> Source data
• • • • •

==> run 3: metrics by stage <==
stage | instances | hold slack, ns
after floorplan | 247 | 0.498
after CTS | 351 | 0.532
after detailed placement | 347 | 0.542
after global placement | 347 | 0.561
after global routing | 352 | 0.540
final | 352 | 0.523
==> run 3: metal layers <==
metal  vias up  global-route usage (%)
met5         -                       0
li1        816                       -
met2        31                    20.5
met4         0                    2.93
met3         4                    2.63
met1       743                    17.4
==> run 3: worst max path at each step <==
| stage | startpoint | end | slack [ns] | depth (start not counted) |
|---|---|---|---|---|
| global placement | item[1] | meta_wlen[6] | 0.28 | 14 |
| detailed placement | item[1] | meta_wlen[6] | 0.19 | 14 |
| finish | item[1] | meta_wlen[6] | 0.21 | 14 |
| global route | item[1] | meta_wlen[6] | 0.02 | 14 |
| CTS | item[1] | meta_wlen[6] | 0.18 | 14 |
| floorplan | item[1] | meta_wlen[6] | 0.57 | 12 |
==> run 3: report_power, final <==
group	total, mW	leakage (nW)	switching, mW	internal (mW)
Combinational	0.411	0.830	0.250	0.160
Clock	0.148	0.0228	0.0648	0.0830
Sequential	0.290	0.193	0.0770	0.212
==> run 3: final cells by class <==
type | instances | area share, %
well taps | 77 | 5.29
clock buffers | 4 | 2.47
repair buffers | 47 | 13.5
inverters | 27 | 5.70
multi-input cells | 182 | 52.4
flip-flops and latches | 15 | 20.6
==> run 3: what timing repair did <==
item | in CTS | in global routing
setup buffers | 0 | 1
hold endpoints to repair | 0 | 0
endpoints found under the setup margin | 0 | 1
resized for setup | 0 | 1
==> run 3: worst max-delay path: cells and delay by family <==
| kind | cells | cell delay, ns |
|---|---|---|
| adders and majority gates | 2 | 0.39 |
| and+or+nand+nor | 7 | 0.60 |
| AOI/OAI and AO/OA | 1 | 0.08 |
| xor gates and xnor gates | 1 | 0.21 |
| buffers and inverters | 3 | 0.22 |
File: src/sv/rtcz_cfg.sv
// APB-style configuration registers for the RTC time zone adjust block.
`timescale 1ns / 1ps

module rtcz_cfg (
  input  logic                                clk,
  input  logic                                rst_n,
  input  logic                                cfg_psel,
  input  logic                                cfg_penable,
  input  logic                                cfg_pwrite,
  input  logic [rtcz_pkg::CFG_ADDR_W-1:0]     cfg_paddr,
  input  logic [rtcz_pkg::CFG_DATA_W-1:0]     cfg_pwdata,
  output logic [rtcz_pkg::CFG_DATA_W-1:0]     cfg_prdata,
  output logic                                cfg_pready,
  output rtcz_pkg::cfg_t                      cfg
);

  logic [rtcz_pkg::TZ_W-1:0] tz_r, tz_nxt;
  logic                      bcd_r, bcd_nxt;
  logic                      wr_en;
  rtcz_pkg::reg_idx_t        idx;

  assign cfg_pready = 1'b1;
  assign wr_en      = cfg_psel & cfg_penable & cfg_pwrite & cfg_pready;
  assign idx        = rtcz_pkg::reg_idx_t'(cfg_paddr[2]);

  always_comb begin
    tz_nxt  = tz_r;
    bcd_nxt = bcd_r;
    if (wr_en) begin
      case (idx)
        rtcz_pkg::REG_TIMEZONE_HOURS: tz_nxt  = cfg_pwdata[rtcz_pkg::TZ_W-1:0];
        rtcz_pkg::REG_BCD_MODE:       bcd_nxt = cfg_pwdata[0];
        default: ;
      endcase
    end
  end

  always_ff @(posedge clk) begin
    if (!rst_n) begin
      tz_r  <= rtcz_pkg::TZ_RESET;
      bcd_r <= rtcz_pkg::BCD_RESET;
    end else begin
      tz_r  <= tz_nxt;
      bcd_r <= bcd_nxt;
    end
  end

  always_comb begin
    case (idx)
      rtcz_pkg::REG_TIMEZONE_HOURS:
        cfg_prdata = {{(rtcz_pkg::CFG_DATA_W-rtcz_pkg::TZ_W){1'b0}}, tz_r};
      rtcz_pkg::REG_BCD_MODE:
        cfg_prdata = {{(rtcz_pkg::CFG_DATA_W-1){1'b0}}, bcd_r};
      default: cfg_prdata = '0;
    endcase
  end

  assign cfg.timezone_hours = $signed(tz_r);
  assign cfg.bcd_mode       = bcd_r;

endmodule
File: src/sv/positional_list_insert_remove_core_assert.svh
// Assertion macros for the positional list core.
// Depends on signals named clk and arst_n in the including module.
`ifndef POSITIONAL_LIST_INSERT_REMOVE_CORE_ASSERT_SVH
`define POSITIONAL_LIST_INSERT_REMOVE_CORE_ASSERT_SVH

// The consequent must hold in the same cycle as the antecedent.
`define PLIR_AST_NOW(lbl, ant, con, msg) \
	lbl: assert property (@(posedge clk) disable iff (!arst_n) (ant) |-> (con)) else $error(msg);

// The consequent must hold in the cycle after the antecedent.
`define PLIR_AST_NEXT(lbl, ant, con, msg) \
	lbl: assert property (@(posedge clk) disable iff (!arst_n) (ant) |=> (con)) else $error(msg);

`endif

File: src/sv/plir_pkg.sv
// Shared types and codes for the positional list core.
// No dependencies; imported by every module of the block.
`timescale 1ns / 1ps
`default_nettype none

package plir_pkg;

	localparam int REQ_W  = 3;
	localparam int POS_W  = 9;
	localparam int IKEY_W = 16;
	localparam int OKEY_W = 16;
	localparam int ERR_W  = 2;
	localparam int TOT_W  = 9;

	localparam logic [REQ_W-1:0] REQ_INS_FRONT = 3'd0;
	localparam logic [REQ_W-1:0] REQ_INS_BACK  = 3'd1;
	localparam logic [REQ_W-1:0] REQ_INS_POS   = 3'd2;
	localparam logic [REQ_W-1:0] REQ_REM_FRONT = 3'd3;
	localparam logic [REQ_W-1:0] REQ_REM_BACK  = 3'd4;
	localparam logic [REQ_W-1:0] REQ_REM_POS   = 3'd5;

	localparam logic [ERR_W-1:0] ERR_OK   = 2'd0;
	localparam logic [ERR_W-1:0] ERR_POS  = 2'd1;
	localparam logic [ERR_W-1:0] ERR_FULL = 2'd2;

	typedef struct packed {
		logic ins;
		logic rem;
		logic tap_en;
	} cell_ctl_t;

endpackage

`default_nettype wire

File: src/sv/plir_cell.sv
// One storage cell of the list: holds a key and shifts with its neighbors.
// Depends on plir_pkg for the control struct.
`timescale 1ns / 1ps
`default_nettype none

module plir_cell
	import plir_pkg::*;
#(
	parameter int IDX = 0,
	parameter int AW  = 9,
	parameter int KW  = 16
) (
	input  wire logic          clk,
	input  wire cell_ctl_t     ctl,
	input  wire logic [AW-1:0] pos,
	input  wire logic [KW-1:0] new_key,
	input  wire logic [KW-1:0] left_key,
	input  wire logic [KW-1:0] right_key,
	output logic      [KW-1:0] key_q,
	output logic      [KW-1:0] tap_s2
);

	localparam logic [AW-1:0] MY_IDX = AW'(IDX);

	logic at_pos;
	logic past_pos;

	assign at_pos   = (MY_IDX == pos);
	assign past_pos = (MY_IDX > pos);

	always_ff @(posedge clk) begin
		if (ctl.ins) begin
			if (at_pos) begin
				key_q <= new_key;
			end else if (past_pos) begin
				key_q <= left_key;
			end
		end else if (ctl.rem) begin
			if (at_pos || past_pos) begin
				key_q <= right_key;
			end
		end
	end

	always_ff @(posedge clk) begin
		if (ctl.tap_en) begin
			tap_s2 <= (ctl.rem && at_pos) ? key_q : '0;
		end
	end

endmodule

`default_nettype wire

File: config.mk
export PLATFORM = sky130hd
export DESIGN_NAME = plir_cell
export DESIGN_NICKNAME = d
export VERILOG_FILES = /design/src/sv/positional_list_insert_remove_core_assert.svh /design/src/sv/plir_pkg.sv /design/src/sv/plir_cell.sv
export SDC_FILE = /design/constraint.sdc
export NUM_CORES = 1
export LEC_CHECK = 0
export BUFFER_PORTS_ARGS = -buffer_cell sky130_fd_sc_hd__buf_2
export CAP_MARGIN = 20
export CORE_AREA = 4 4 71 60
export DETAILED_ROUTE_END_ITERATION = 7
export DIE_AREA = 0 0 75 64
export PLACE_DENSITY = 0.82
export SLEW_MARGIN = 20
export SYNTH_ARGS = -nofsm -noshare
export SYNTH_HDL_FRONTEND = slang
export SYNTH_SLANG_ARGS = --single-unit
File: constraint.sdc
create_clock -name clk -period 4.3 [get_ports clk]
set_clock_uncertainty 0.05 [all_clocks]
set_input_delay 0.645 -clock clk [delete_from_list [all_inputs] [get_ports clk]]
set_output_delay 0.645 -clock clk [all_outputs]
set_load 0.01 [all_outputs]
## Yosys cells after proc, flatten, opt, wreduce, memory -nomap -nowiden

Cells that the tools add are included.
Widths: inputs -> output; s select.

| storage, ports and cells | value |
|---|---|
| ROM bits | 0 |
| word-level logic and storage cells | 15 |
| bits in latches | 0 |
| memories kept | 0 |
| memory bits (writable) | 0 |
| bits in registers | 32 |

| operators by class | value |
|---|---|
| equality and inequality tests | 1 |
| divide/modulo/power cells | 0 |
| bitwise gates (word level) | 0 |
| shift operators | 0 |
| reduce and logical (&&, ||, !) cells | 6 |
| multiplexer cells | 5 |
| magnitude comparators | 1 |
| $mul | 0 |
| $add $sub $neg | 0 |

Operators with widths:

| cell | count |
|---|---|
| $mux 16 | 5 |
| $gt 1x9->1 const A | 1 |
| $logic_not 9->1 | 1 |
| $reduce_bool 2->1 | 2 |
| $ne 3x1->1 const B | 1 |
| $reduce_and 3->1 | 1 |
| $logic_and 1x1->1 | 1 |
| $logic_or 1x1->1 | 1 |

## Longest topological paths before layout

| depth | value |
|---|---|
| depth in word-level cells | 5 |
| gate-level depth with buffers | 5 |
| depth with buffers taken out | 3 |

## Least setup slack after synthesis

OpenSTA, ideal clock, no wires.

| timing path | value |
|---|---|
| kind | input -> register |
| from | input port pos[6] |
| to | register key_q[0] (enable) |
| setup slack | 1.751 ns |
| required time | 3.877 ns |
| stages | 5 |
| arrival | 2.125 ns |
| path through | or4_4 buf_6 nor3_4 buf_6 o21a_1 |

| on the way | value |
|---|---|
| cells in the longest elaborated chain, start to end | 4 |

Ends and longest elaborated chain:

| item | line | text |
|---|---|---|
| from (decl) | plir_cell.sv:15 | `input wire logic [AW-1:0] pos,` |
| $gt 1x9->1 or $logic_not 9->1 (tied branches) | plir_cell.sv:29, plir_cell.sv:28 |  |
| $logic_or 1x1->1 | plir_cell.sv:39 | `if (at_pos \|\| past_pos) begin` |
| $reduce_bool 2->1 (no line) | n/a |  |
| $reduce_and 3->1 (no line) (*) | n/a |  |
| to (signal assigned) | plir_cell.sv:34 | `key_q <= new_key;` |
| to (signal assigned) | plir_cell.sv:36 | `key_q <= left_key;` |
| to (signal assigned) | plir_cell.sv:40 | `key_q <= right_key;` |
| to (decl) | plir_cell.sv:19 | `output logic [KW-1:0] key_q,` |

Mark *: on every way between the ends. The rest lies on a longest branch, timed or not.
A chain may end at the register's enable or synchronous reset.

## Final worst setup path

| timing path | value |
|---|---|
| from | input port pos[6] |
| to | register key_q[8] (enable) |

The elaborated chain is that of the path after synthesis.

==> results_dict.tcl <==
set metrics [dict create \
    hold_violations 0 \
    cts.root.buffer_cell "clkbuf_8" \
    maxSlewViolCount 0 \
    drtIter0Drc 32 \
    io_pins 93 \
    vdd_drop_max_mv 0.147 \
    critPathKind "primary input to flop" \
    area_growth_pct 34.0 \
    final_common_cell "buf_2" \
    power.total_mw 0.621 \
    antenna_found_initial 0 \
    final_area_um2 2120 \
    dp_hpwl_um 2870 \
    rows 20 \
    cts_tree "yes" \
    critPathArrivalTime_ns 2.51 \
    diodes 0 \
    maxCapViolations 0 \
    max_freq_mhz 377 \
    postRouteAntennaNets 0 \
    p_per_area_nw_per_um2 292 \
    cts_setup_buffers 0 \
    setup_tns_ns 0 \
    clk_path_buf_depth 2 \
    min_period_over_period_pct 61.7 \
    drive_above_1_share_pct 46.6 \
    grt_setup_unrepaired "false" \
    wl_um 3490 \
    drc 0 \
    crit_chain "buf_2 > or4_4 > nor3_4 > o21a_1" \
    cts_resized 0 \
    routedWlPerCell_um 13.2 \
    slowest_delay_ns 0.66 \
    ys_warn_count 0 \
    tightest_slew_ns 0.901 \
    crit_fanout 17 \
    io_buffer_count 92 \
    crit_family "simple AND/OR/NAND/NOR gates" \
    die_x_um 75 \
    required_ns 4.15 \
    grt_usage_pct 14.6 \
    synth_nets 196 \
    vias 1395 \
    htreeDepth 2 \
    syn_area_um2 1580 \
    maxSlewHeadroom_pct 39.7 \
    setup_viol 0 \
    slowest_stage "or4_4" \
    firstDrtPassIters 4 \
    min_period_ns 2.65 \
    grt_pass1_vias 1271 \
    vias_per_cell 5.26 \
    cellLeakagePower_nw 0.939 \
    final_cell_mix "buf_2 (92), edfxtp_1 (32), nor2_1 (17)" \
    grt_max_degree 34 \
    fin_nets 281 \
    initial_core_util_pct 43.7 \
    clk_latency_ns 0.27 \
    numCtsBuffers 5 \
    ys_ff_latch 32 \
    crit_path_start_kind "primary input" \
    path_buf_inv 1 \
    holdBufCountCts 0 \
    coreArea_um2 3630 \
    outcome "completed" \
    postSynthAreaPerCell_um2 11.7 \
    fill_cells 291 \
    setup.worst_path.end_class "flop" \
    yosysUniqueCellTypes 18 \
    fin_util_pct 58.5 \
    die_area_um2 4800 \
    grt-ovfl-total 0 \
    fp.dieH_um 64 \
    hold_class "flop to flop" \
    yosysSeqAreaShare_pct 60.7 \
    dpl_cell_area_um2 2030 \
    clkSinkCount 32 \
    clkSlewWorstSetupHoldPaths_ns 0.06 \
    gp_congestion 0.777 \
    grt_pass1_wl_um 5470 \
    synthCells 135 \
]
-- stage by stage --
step / cells / worst slack (ns) / hold slack, ns
floorplan: 135 / 1.75 / 0.577
finish: 265 / 1.65 / 0.521
global route: 265 / 1.54 / 0.558
global placement: 257 / 1.48 / 0.528
detailed placement: 257 / 1.38 / 0.510
CTS: 265 / 1.67 / 0.524
-- sequential cells by signal (all words and copies together), names as in the netlist --
name,flops
tap_s2,16
key_q,16
-- report_power, final --
part | internal (mW) | leakage (nW) | total, mW | switching [mW]
clock network | 0.112 | 0.0399 | 0.200 | 0.0882
logic | 0.0327 | 0.579 | 0.0715 | 0.0388
registers | 0.348 | 0.321 | 0.349 | 0.000914
total | 0.493 | 0.939 | 0.621 | 0.128
-- final timing paths --
| check | slack, ns | to | cells past startpoint | from |
|---|---|---|---|---|
| worst max-delay path | 1.65 | key_q[8]$_DFFE_PP_ | 4 | pos[6] |
| worst min-delay path | 0.52 | tap_s2[0]$_SDFFCE_PN0P_ | 1 | key_q[0]$_DFFE_PP_ |
| worst max register to register | 3.42 | tap_s2[7]$_SDFFCE_PN0P_ | 1 | key_q[7]$_DFFE_PP_ |
| worst min register to register | 0.52 | tap_s2[0]$_SDFFCE_PN0P_ | 1 | key_q[0]$_DFFE_PP_ |
-- Yosys cell counts --
master / instances / area [µm²]
o21a_1: 1 / 7.51
nand4_1: 16 / 100
clkbuf_1: 11 / 41.3
nor4_2: 1 / 12.5
nor3_1: 1 / 5.00
o31ai_1: 16 / 120
and3_1: 15 / 93.8
buf_2: 1 / 5.00
nor3_4: 1 / 16.3
a31oi_1: 16 / 100
buf_1: 1 / 3.75
or2_2: 1 / 6.26
edfxtp_1: 32 / 961
and3_2: 1 / 7.51
nor2_1: 17 / 63.8
buf_6: 2 / 22.5
or3_1: 1 / 6.26
or4_4: 1 / 11.3
-- cells by family (layout without fill, tap and decap cells) --
family | Yosys count | count (layout) | share of synthesized area, %
compound gates | 33 | 33 | 14.4
buf+inv | 15 | 101 | 4.58
flops | 32 | 32 | 60.7
simple gates | 55 | 55 | 20.4
-- layer usage --
layer / global-route usage [%] / vias to the layer above / part of all wire [%] / routed length (µm)
met5: 0 / - / 0 / 0
met2: 24.6 / 73 / 47 / 1650
met3: 3.93 / 6 / 11 / 375
met4: 6.00 / 0 / 1.9 / 65
met1: 17.5 / 602 / 40 / 1400
li1: - / 714 / - / -
-- final cells by class --
type / count / area, µm² / share of cell area (%)
clock buffers: 7 / 76.3 / 3.59
clock inverters: 1 / 3.75 / 0.177
multi-input cells: 88 / 559 / 26.3
flip-flops and latches: 32 / 961 / 45.3
well taps: 44 / 55.1 / 2.59
repair buffers: 93 / 468 / 22.0
No activity file was read; power rests on OpenSTA's default activity.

• • • • •

> Exercise aim
Within the data above, filter for lines containing the word "metal" and copy each one.

> Output for this task
==> run 3: metal layers <==
metal  vias up  global-route usage (%)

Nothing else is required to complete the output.